(March 19, 2017 at 3:44 pm)Catholic_Lady Wrote:(March 19, 2017 at 10:45 am)Alasdair Ham Wrote: I don't see how a supreme creator would make anything more objective.
Because then morality would be something real that was actually created and actually exists in the universe, outside of ourselves and our own opinions. Meaning it's not just a human construct.
In Catholicism, we call objective morality "Natural Law." With God being the Law Maker.
There is nothing objective about the church's version of "Natural Law." It is a set of value judgements about the human condition and God. The first clue that these are unnatural laws should be that they are founded upon the existence of a supernatural being. If God 'made' the law then he can unmake it. That makes it nothing more than his prerogative and therefore it is subjective. If you appeal to his nature as "the good" then you've abandoned the natural part of natural law. It then becomes God's law, not natural law. Any analysis of natural law will show that it is an invention of minds, not a discovery of a law "written in our hearts."
For example, Aqunias' view on homosexuality.
Quote:The most influential formulation of natural law theory was made by Thomas Aquinas in the thirteenth century. Integrating an Aristotelian approach with Christian theology, Aquinas emphasized the centrality of certain human goods, including marriage and procreation. While Aquinas did not write much about same-sex sexual relations, he did write at length about various sex acts as sins. For Aquinas, sexuality that was within the bounds of marriage and which helped to further what he saw as the distinctive goods of marriage, mainly love, companionship, and legitimate offspring, was permissible, and even good. Aquinas did not argue that procreation was a necessary part of moral or just sex; married couples could enjoy sex without the motive of having children, and sex in marriages where one or both partners is sterile (perhaps because the woman is postmenopausal) is also potentially just (given a motive of expressing love). So far Aquinas' view actually need not rule out homosexual sex. For example, a Thomist could embrace same-sex marriage, and then apply the same reasoning, simply seeing the couple as a reproductively sterile, yet still fully loving and companionate union.

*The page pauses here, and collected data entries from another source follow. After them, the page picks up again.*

$ cat config.mk
export PLATFORM = sky130hd
export DESIGN_NAME = min_priority_queue_insert_delete_unit_flat
export DESIGN_NICKNAME = d
export VERILOG_FILES = /design/src/design/mpq_pkg.sv /design/src/design/mpq_if.sv /design/src/design/mpq_cell.sv /design/src/design/min_priority_queue_insert_delete_unit.sv /design/src/flat_wrapper.sv
export SDC_FILE = /design/constraint.sdc
export NUM_CORES = 2
export LEC_CHECK = 0
export BUFFER_PORTS_ARGS = -buffer_cell sky130_fd_sc_hd__buf_2
export CAP_MARGIN = 5
export CORE_MARGIN = 2
export CORE_UTILIZATION = 38
export DETAILED_ROUTE_END_ITERATION = 12
export GPL_ROUTABILITY_DRIVEN = 0
export PLACE_DENSITY = 0.56
export SLEW_MARGIN = 20
export SYNTH_ARGS = -nofsm -noshare
export SYNTH_HDL_FRONTEND = slang
export SYNTH_SLANG_ARGS = --single-unit
$ cat constraint.sdc
create_clock -name clk -period 3.3 [get_ports clk]
set_input_delay 0.165 -clock clk [delete_from_list [all_inputs] [get_ports clk]]
set_output_delay 0.165 -clock clk [all_outputs]
set_load 0.02 [all_outputs]
$ cat src/design/mpq_pkg.sv
// Shared types and codes for the min priority queue cell chain.
package mpq_pkg;

  localparam int KEY_W    = 32;
  localparam int STATUS_W = 2;
  localparam int COUNT_W  = 5;

  typedef logic signed [KEY_W-1:0] key_t;

  localparam logic FUNC_INSERT = 1'b0;
  localparam logic FUNC_DELETE = 1'b1;

  localparam logic [STATUS_W-1:0] STATUS_DONE    = 2'd0;
  localparam logic [STATUS_W-1:0] STATUS_FULL    = 2'd1;
  localparam logic [STATUS_W-1:0] STATUS_MISSING = 2'd2;

  typedef enum logic [1:0] {
    ST_IDLE,
    ST_COMPARE,
    ST_APPLY
  } state_t;

  typedef struct packed {
    logic compare;
    logic insert;
    logic remove;
    key_t key;
  } cell_ctl_t;

endpackage

$ cat src/design/mpq_if.sv
// Request and response channel interfaces of the min priority queue.
interface mpq_req_if
  import mpq_pkg::*;
();
  logic valid;
  logic ready;
  logic func;
  key_t key_value;

  modport source (output valid, output func, output key_value, input ready);
  modport sink (input valid, input func, input key_value, output ready);
endinterface

interface mpq_rsp_if
  import mpq_pkg::*;
();
  logic                valid;
  logic                ready;
  logic [STATUS_W-1:0] status;
  logic [COUNT_W-1:0]  entry_count;
  key_t                min_key;
  logic                is_empty;

  modport source (output valid, output status, output entry_count, output min_key,
                  output is_empty, input ready);
  modport sink (input valid, input status, input entry_count, input min_key,
                input is_empty, output ready);
endinterface

$ cat src/design/mpq_cell.sv
// One slot of the sorted key chain: compare flags, insert and delete shifting.
module mpq_cell
  import mpq_pkg::*;
(
  input  logic      clk,
  input  logic      rst,
  input  cell_ctl_t ctl,
  input  key_t      left_key,
  input  logic      left_valid,
  input  logic      left_gt,
  input  key_t      right_key,
  input  logic      right_valid,
  output key_t      key,
  output logic      valid,
  output logic      gt,
  output logic      eq
);

  logic ge;
  key_t key_next;
  logic valid_next;

  always_comb begin
    key_next   = key;
    valid_next = valid;
    if (ctl.insert && gt) begin
      key_next   = left_gt ? left_key : ctl.key;
      valid_next = valid | left_valid;
    end else if (ctl.remove && ge) begin
      key_next   = right_key;
      valid_next = right_valid;
    end
  end

  always_ff @(posedge clk) begin
    key <= key_next;
  end

  always_ff @(posedge clk) begin
    if (rst) begin
      valid <= 1'b0;
      gt    <= 1'b0;
      ge    <= 1'b0;
      eq    <= 1'b0;
    end else begin
      valid <= valid_next;
      if (ctl.compare) begin
        gt <= !valid || (key > ctl.key);
        ge <= valid && (key >= ctl.key);
        eq <= valid && (key == ctl.key);
      end
    end
  end

endmodule

$ cat src/design/min_priority_queue_insert_delete_unit.sv
// Top level: min priority queue built as a sorted chain of key cells.
//
// Usage:
//   req carries one operation per beat: func selects insert or delete of one
//   copy of key_value. rsp returns one beat per request with the status
//   (done, full, key not found), the count after the operation, the smallest
//   held key (zero when empty) and an empty flag.
//   Keys sit in a chain of CAPACITY cells kept in ascending order. Each cell
//   compares its key against the request key, then takes its left neighbor
//   (insert) or its right neighbor (delete) in the same cycle across the row.
// Timing:
//   An accepted beat passes through the compare step and then the apply
//   step; the response is valid on the cycle after apply. A new beat is
//   taken only back in idle, after the last one: accept, compare, apply,
//   set by the two-step cell update plus the handshake.
//   req stays ready while a response waits; if rsp is stalled the next beat
//   holds in its apply step until the pending response is taken.
// Reset:
//   rst clears all cell valid bits and the count, so the queue comes up empty.
module min_priority_queue_insert_delete_unit
  import mpq_pkg::*;
#(
  parameter int CAPACITY = 16
) (
  input logic clk,
  input logic rst,
  mpq_req_if.sink   req,
  mpq_rsp_if.source rsp
);

  localparam int CNT_W = $clog2(CAPACITY + 1);

  state_t              state;
  state_t              state_next;
  logic                func;
  key_t                key_reg;
  logic [CNT_W-1:0]    count;
  logic [CNT_W-1:0]    count_next;
  logic [STATUS_W-1:0] status;
  logic [STATUS_W-1:0] status_next;
  logic                rsp_valid;
  logic                rsp_valid_next;
  logic                out_free;
  logic                apply_go;
  logic                found;
  logic                full;
  logic [CNT_W+COUNT_W-1:0] count_wide;
  cell_ctl_t           ctl;

  key_t                cell_key [CAPACITY];
  logic [CAPACITY-1:0] cell_valid;
  logic [CAPACITY-1:0] cell_gt;
  logic [CAPACITY-1:0] cell_eq;

  assign out_free = !rsp_valid || rsp.ready;
  assign apply_go = (state == ST_APPLY) && out_free;
  assign found    = |cell_eq;
  assign full     = (count == CNT_W'(CAPACITY));

  always_comb begin
    state_next = state;
    case (state)
      ST_IDLE:    if (req.valid) state_next = ST_COMPARE;
      ST_COMPARE: state_next = ST_APPLY;
      ST_APPLY:   if (out_free) state_next = ST_IDLE;
      default:    state_next = ST_IDLE;
    endcase
  end

  always_comb begin
    ctl.compare    = (state == ST_COMPARE);
    ctl.insert     = apply_go && (func == FUNC_INSERT) && !full;
    ctl.remove     = apply_go && (func == FUNC_DELETE) && found;
    ctl.key        = key_reg;
    req.ready      = (state == ST_IDLE);
    count_next     = count;
    status_next    = status;
    rsp_valid_next = rsp_valid && !rsp.ready;
    if (apply_go) begin
      rsp_valid_next = 1'b1;
      if (func == FUNC_INSERT) begin
        if (full) begin
          status_next = STATUS_FULL;
        end else begin
          status_next = STATUS_DONE;
          count_next  = count + 1'b1;
        end
      end else begin
        if (found) begin
          status_next = STATUS_DONE;
          count_next  = count - 1'b1;
        end else begin
          status_next = STATUS_MISSING;
        end
      end
    end
  end

  always_ff @(posedge clk) begin
    if (rst) begin
      state     <= ST_IDLE;
      count     <= '0;
      rsp_valid <= 1'b0;
    end else begin
      state     <= state_next;
      count     <= count_next;
      rsp_valid <= rsp_valid_next;
    end
  end

  always_ff @(posedge clk) begin
    status <= status_next;
    if (req.valid && req.ready) begin
      func    <= req.func;
      key_reg <= req.key_value;
    end
  end

  for (genvar i = 0; i < CAPACITY; i++) begin : g_cell
    key_t l_key;
    logic l_valid;
    logic l_gt;
    key_t r_key;
    logic r_valid;

    if (i == 0) begin : g_head
      assign l_key   = '0;
      assign l_valid = 1'b1;
      assign l_gt    = 1'b0;
    end else begin : g_body
      assign l_key   = cell_key[i-1];
      assign l_valid = cell_valid[i-1];
      assign l_gt    = cell_gt[i-1];
    end

    if (i == CAPACITY - 1) begin : g_tail
      assign r_key   = '0;
      assign r_valid = 1'b0;
    end else begin : g_link
      assign r_key   = cell_key[i+1];
      assign r_valid = cell_valid[i+1];
    end

    mpq_cell u_cell (
      .clk         (clk),
      .rst         (rst),
      .ctl         (ctl),
      .left_key    (l_key),
      .left_valid  (l_valid),
      .left_gt     (l_gt),
      .right_key   (r_key),
      .right_valid (r_valid),
      .key         (cell_key[i]),
      .valid       (cell_valid[i]),
      .gt          (cell_gt[i]),
      .eq          (cell_eq[i])
    );
  end

  assign count_wide      = {{COUNT_W{1'b0}}, count};
  assign rsp.valid       = rsp_valid;
  assign rsp.status      = status;
  assign rsp.entry_count = count_wide[COUNT_W-1:0];
  assign rsp.min_key     = cell_valid[0] ? cell_key[0] : '0;
  assign rsp.is_empty    = !cell_valid[0];

  a_count_bound: assert property (@(posedge clk) disable iff (rst)
    count <= CNT_W'(CAPACITY))
    else $error("count above capacity");

  a_valid_count: assert property (@(posedge clk) disable iff (rst)
    $countones(cell_valid) == int'(count))
    else $error("cell valid bits disagree with count");

  a_empty_head: assert property (@(posedge clk) disable iff (rst)
    (count == '0) == !cell_valid[0])
    else $error("head cell disagrees with empty count");

  a_stall_hold: assert property (@(posedge clk) disable iff (rst)
    (state == ST_APPLY && rsp_valid && !rsp.ready) |=> (state == ST_APPLY && $stable(count)))
    else $error("apply step advanced over a stalled response");

endmodule

$ cat src/flat_wrapper.sv
// flat-port wrapper written by rule: the top's interface ports become plain ports
module min_priority_queue_insert_delete_unit_flat import mpq_pkg::*;
#(
  parameter int CAPACITY = 16
)
  (clk, rst, req_valid, req_func, req_key_value, req_ready, rsp_valid, rsp_status, rsp_entry_count, rsp_min_key, rsp_is_empty, rsp_ready);
  mpq_req_if req_i ();
  mpq_rsp_if rsp_i ();
  input logic clk;
  input logic rst;
  input wire logic [$bits(req_i.valid)-1:0] req_valid;
  input wire logic [$bits(req_i.func)-1:0] req_func;
  input wire logic [$bits(req_i.key_value)-1:0] req_key_value;
  output wire logic [$bits(req_i.ready)-1:0] req_ready;
  output wire logic [$bits(rsp_i.valid)-1:0] rsp_valid;
  output wire logic [$bits(rsp_i.status)-1:0] rsp_status;
  output wire logic [$bits(rsp_i.entry_count)-1:0] rsp_entry_count;
  output wire logic [$bits(rsp_i.min_key)-1:0] rsp_min_key;
  output wire logic [$bits(rsp_i.is_empty)-1:0] rsp_is_empty;
  input wire logic [$bits(rsp_i.ready)-1:0] rsp_ready;
  assign req_i.valid = req_valid;
  assign req_i.func = req_func;
  assign req_i.key_value = req_key_value;
  assign req_ready = req_i.ready;
  assign rsp_valid = rsp_i.valid;
  assign rsp_status = rsp_i.status;
  assign rsp_entry_count = rsp_i.entry_count;
  assign rsp_min_key = rsp_i.min_key;
  assign rsp_is_empty = rsp_i.is_empty;
  assign rsp_i.ready = rsp_ready;
  min_priority_queue_insert_delete_unit #(.CAPACITY(CAPACITY)) u_core (.clk(clk), .rst(rst), .req(req_i), .rsp(rsp_i));
endmodule
Word level (Yosys, flattened, before mapping)
Cells that the tools add are included.
- bits in registers: 619
- input port bits: 37
- output and inout bits: 42
- logic and storage cells: 376
- add/sub/neg operators: 2
- order comparisons: 32
- equal/unequal tests: 23
- muxes and demuxes: 90
- bitwise gates (word level): 16
- reductions and logical operators: 127
- operator list (operator ; number):
    two-way mux 32 bit ; 48
    equality test 32 bit ; 16
    >= comparator 32 bit ; 16
    greater-than comparator 32 bit ; 16
    logical AND 1 bit ; 71
    two-way mux 1 bit ; 34
    nonzero test 2 bit ; 16
    logical NOT 1 bit ; 19
    logical OR 1 bit ; 17
    OR reduction 16 bit ; 1
    two-way mux 5 bit ; 3
    bitwise OR 1 bit ; 15
    two-way mux 2 bit ; 4
    one-hot mux 2 bit (3 select lines) ; 1
    adder 5 x 1 -> 5 bit (second input constant) ; 1
    equality test 5 bit (second input constant) ; 1
    subtractor 5 x 1 -> 5 bit (second input constant) ; 1
    != test 2 x 1 -> 1 bit (second input constant) ; 2
    != test 2 bit (second input constant) ; 2
    AND reduction 3 bit ; 1
    equality test 2 x 1 -> 1 bit (second input constant) ; 1
    equality test 2 bit (second input constant) ; 1
    logical NOT 2 bit ; 1
    AND reduction 2 bit ; 1
    inverter 1 bit ; 1

Depth between registers and ports, before layout
- word-level depth: 8
- gate-level depth with buffers: 9
- depth with buffers taken out: 8

Hierarchy
A second synthesis with hierarchy kept.
- cells, all modules: 4630
- area, all modules: 44081.0 sq um
- by module, submodules not included (module ; instances ; cells each ; area an instance (sq um) ; sequential area each (sq um)):
    mpq_cell ; 16 ; 281 ; 2636.3 ; 1041.0
    min_priority_queue_insert_delete_unit ; 1 ; 134 ; 1900.6 ; 1211.2

Worst setup path before layout
Ideal clock, no wire load.
- path type: register to register
- start: register u_core.key_reg[31]
- end: register u_core.g_cell[3].u_cell.ge
- setup time: 0.060 ns
- arrival time: 2.926 ns
- data required time: 3.240 ns
- path slack: 0.314 ns
- stages on the path, launching flop included: 10
- path buffers: 1
- clock period less this slack: 2.986 ns
- path through: edfxtp_1 -> clkbuf_1 -> inv_1 -> ha_1 -> nand4_2 -> or4_4 -> or4b_4 -> a21o_1 -> o41a_1 -> nand3_2
- cells in the longest elaborated chain, start to end: 2
- RTL lines (what ; line ; source):
    start, declared ; min_priority_queue_insert_delete_unit.sv:36 ; key_t key_reg;
    start signal, assigned ; min_priority_queue_insert_delete_unit.sv:115 ; key_reg <= req.key_value;
    >= comparator 32 bit ; mpq_cell.sv:49 ; ge <= valid && (key >= ctl.key);
    logical AND 1 bit ; mpq_cell.sv:49 ;
    end signal, assigned ; mpq_cell.sv:49 ;
    end, declared ; mpq_cell.sv:19 ; logic ge;
Every way passes these cells.
A chain may end at the register's enable or synchronous reset.

Final worst setup path
- start: register u_core.key_reg[25]
- end: register u_core.g_cell[13].u_cell.gt
- cells in the longest elaborated chain, start to end: 2
- RTL lines (what ; line ; source):
    greater-than comparator 32 bit ; mpq_cell.sv:48 ; gt <= !valid || (key > ctl.key);
    logical OR 1 bit ; mpq_cell.sv:48 ;
    end signal, assigned ; mpq_cell.sv:48 ;
    end, declared ; mpq_cell.sv:15 ; output logic gt,
Every way passes these cells.

==> summary.md <==
| Metric | Value |
|---|---|
| Max FO, Critical Path | 9 |
| Crit path DAT | 3.45 ns |
| Worst setup path category | register to register |
| Sw Pwr | 5.042 mW |
| Commonest non-fill, non-tap cell in the layout | nand2_1 |
| First-pass GRT wire length | 194.4 mm |
| Buffers on Ports | 78 |
| H-tree depth | 3 |
| Gate power share | 11.2% |
| Routed WL per cell | 21.85 µm |
| Worst setup SP type | register |
| Fin util | 43.60% |
| Clock Power Share | 45.0% |
| Maximum vdd drop | 0.3328 mV |
| Vias/cell | 5.683 |
| Initial antenna violation count | 2 |
| RSZ-0062 raised after global routing | no |
| Worst EP required | 3.84 ns |
| Post-synth EDFFs | 547 |
| 1st-iter DRT viols | 2,836 |
| Layout cell share with drive strength beyond 1 | 9.709% |
| Most frequent cells in the layout | 669 x nand2_1, 547 x edfxtp_1, 515 x ha_1 |
| Final Hold Viols | 0 |
| Crit path time final | 2.918 ns |
| I/O pin count | 79 |
| Synth area leader | edfxtp_1 |
| CP Cell Sequence | inv_1, buf_12, ha_1, nand4_1, nor3_1, a221o_1, a211oi_1, buf_4, nor4b_1, nor2_1 |
| Worst clock skew | 0.02756 ns |
| Max-slew violations | 0 |
| Synthesized flop and latch total | 619 |
| CTS root buffer | clkbuf_16 |
| Int Power | 14.69 mW |
| Gr ovfl total | 0 |
| Routed met3 length | 6.191 mm |
| Max FFs per register | 512 |
| Leak | 18.72 nW |
| DRC errors left | 0 |
| Asr flop ratio synth | 0% |
| Power per cell area | 416.9 mW/mm² |
| Routed Antenna Nets | 0 |
| Slowest-stage cell, CP | a211oi_1 |
| Slew HR | 39.14% |
| CTS clk-pin slew, worst paths | 0.06 ns |
| Chip Width | 334.5 µm |
| Metal2 WL | 58.16 mm |
| TNS Setup | 0 ns |
| Mux cell area share after synthesis | 11.62% |
| WHS Path Cells | 5 |
| Clock Latency Late Sink | 0.66 ns |
| Final Cycle Share | 88.41% |
| Vias in the first global route | 33,100 |
| Synth-to-Final Area Change | 13.99% |
| Crit path capture type | register |
| Sw Share | 25.55% |
| Die span in y | 334.5 µm |
| Post-Synth Adder-Cell Area | 15.57% |
| FMAX | 0.3427 GHz |
| Fillers | 10,400 |
| Final Net Count | 4,855 |
| Distinct cells, synth | 57 |
| Total CTS buffers | 77 |
| Synth top area share | 39.57% |
| Top FF cell, synth | edfxtp_1 |
| Post-synthesis compound-gate area fraction | 13.24% |
| Clock Tree Buf Depth | 3 |
| Min-delay worst type | input pin to register |
| Largest net degree at the start of global routing | 68 |
| Post-synthesis simple-gate area fraction | 13.73% |
| Max Used Layer | met4 |
| Register share of total power | 43.8% |
| Non-filler cells, final | 5,781 |
| Placeable Area | 0.1086 mm² |
| Setup violators final | 0 |
| Synth warn | 0 |
| ANT cells | 0 |
| Initial Util | 38.24% |
| Reg2reg path depth | 10 |
| Mean area per synthesized cell | 9.994 µm² |
| Combinational family with the most area after synthesis | adder cells |
| All-layer global routing usage | 22.27% |
| CTS sink cnt | 619 |
| Worst-Margin Slew | 0.9046 ns |
| Max Cap Violations | 0 |
| Die Area | 0.1119 mm² |
| Cell count after synthesis | 4,154 |
| Largest cells by area after synthesis | edfxtp_1 40%, ha_1 16%, mux2i_1 12% |
| CTS tree | done |
| Mapped Area | 0.04151 mm² |
| DP HPWL | 96.56 mm |
| Post-synthesis xor/xnor area fraction | 0.06329% |
| Status | finished, final reports clean |
| Syn_nets | 4,707 |
| Total Routed Length | 126.3 mm |
| Placed cell count | 5,604 |
| Vias | 32,860 |
| Rows | 121 |
| Seq/Total Area, Yosys | 43.04% |
| Max incr delay on CP | 0.46 ns |
| Met1 wire length | 58.77 mm |
| Post-CTS Resized | 0 |
| DRT Pass-1 Iters | 8 |
-- kinds of logic (layout without fill, tap and decap cells) --
kind of cell             Yosys count  in the layout
adder cells (fa/ha/maj)          516            516
multiplexers                     482            482
XOR/XNOR                           3              3
AO/OA/AOI/OAI                    995            995
buffers and inverters            299            512
flip-flops                       619            619
AND/OR/NAND/NOR                 1240           1240
-- power groups by stage --
stage	registers (mW)	clock network (mW)	logic, mW
after floorplan	8.73	0	1.51
after global placement	8.81	0	2.13
after detailed placement	8.82	0	2.17
after CTS	8.65	9.06	2.21
after global routing	8.66	9.33	2.45
final	8.65	8.87	2.21
-- worst max-delay path: cells and delay by family, from the launching register on --
kind            cells  cell delay [ns]
buf+inv             3             0.78
compound gates      2             0.78
simple gates        4             0.62
flops               1             0.38
fa+ha+maj           1             0.24
-- final timing paths --
check	end	slack, ns	start
hold / removal	u_core.state[1]	0.07	rsp_ready
setup / recovery	u_core.g_cell[13].u_cell.gt	0.38	u_core.key_reg[25]
hold reg to reg	u_core.g_cell[6].u_cell.eq	0.45	u_core.g_cell[6].u_cell.eq
setup reg to reg	u_core.g_cell[13].u_cell.gt	0.38	u_core.key_reg[25]
-- metrics by stage --
stage	hold slack (ns)	worst slack [ns]	instance area [µm²]	power (mW)
after global routing	0.06430	0.1718	47320	20.43
after global placement	0.3438	0.5326	44400	10.95
after detailed placement	0.3432	0.4448	44400	10.98
after CTS	0.01147	0.4420	47320	19.92
after floorplan	0.2639	0.3140	41510	10.24
final	0.06565	0.3823	47320	19.73
-- synth_stat cells, drive strengths merged, types with 11 or more instances --
master  instances
nand2         670
edfxtp        547
o21ai         533
ha            515
mux2i         481
a21oi         295
clkbuf        185
nor2          148
nand4         115
nand3         111
dfxtp          72
inv            68
buf            46
nor3           38
and2           34
nor4           33
a21o           27
o211ai         26
nor2b          21
o21a           16
or4            15
a22oi          14
a31oi          13
nand3b         12
a221oi         11
-- final cells by class --
type | count | area [µm²] | area share (%)
Multi-Input combinational cell | 3236 | 22590 | 47.73
Clock inverter | 28 | 327.8 | 0.6927
Inverter | 68 | 255.2 | 0.5394
Clock buffer | 116 | 2267 | 4.791
Tap cell | 1414 | 1769 | 3.739
Sequential cell | 619 | 17890 | 37.80
Timing Repair Buffer | 300 | 2230 | 4.712
-- per-layer routing --
layer	track usage, %	vias up
met3	3.163	148
li1	-	15930
met1	30.64	16050
met2	36.41	729
met5	0	-
met4	6.354	0
-- repair_timing --
item | CTS | global route
buffers inserted | 0 | 0
hold buffers | 33 | 0
endpoints found under the hold margin | 33 | 0
Power figures use the tool's default switching activity.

Aquinas, in a significant move, adds a requirement that for any given sex act to be moral it must be of a generative kind. The only way that this can be achieved is via vaginal intercourse. That is, since only the emission of semen in a vagina can result in natural reproduction, only sex acts of that type are generative, even if a given sex act does not lead to reproduction, and even if it is impossible due to infertility. The consequence of this addition is to rule out the possibility, of course, that homosexual sex could ever be moral (even if done within a loving marriage), in addition to forbidding any non-vaginal sex for opposite-sex married couples. What is the justification for this important addition? This question is made all the more pressing in that Aquinas does allow that how broad moral rules apply to individuals may vary considerably, since the nature of persons also varies to some extent. That is, since Aquinas allows that individual natures vary, one could simply argue that one is, by nature, emotionally and physically attracted to persons of one's own gender, and hence to pursue same-sex relationships is ‘natural’ (Sullivan, 1995). Unfortunately, Aquinas does not spell out a justification for this generative requirement.
https://plato.stanford.edu/entries/homos...ty/#NatLaw
Note that many sex acts in nature are not generative, so Aquinas is arguing whole cloth that in humans it is 'natural' for the sex act to be generative. Not only that, but he argues based on the 'kind' of sex act that it is, not solely whether it is generative or not, as many heterosexual unions are not strictly generative. Indeed, the church sanctions the rhythm method which is a technique for ensuring non-generative sex. In short, the generative component is just a man-made rationale for excluding homosexual sex acts, nothing more.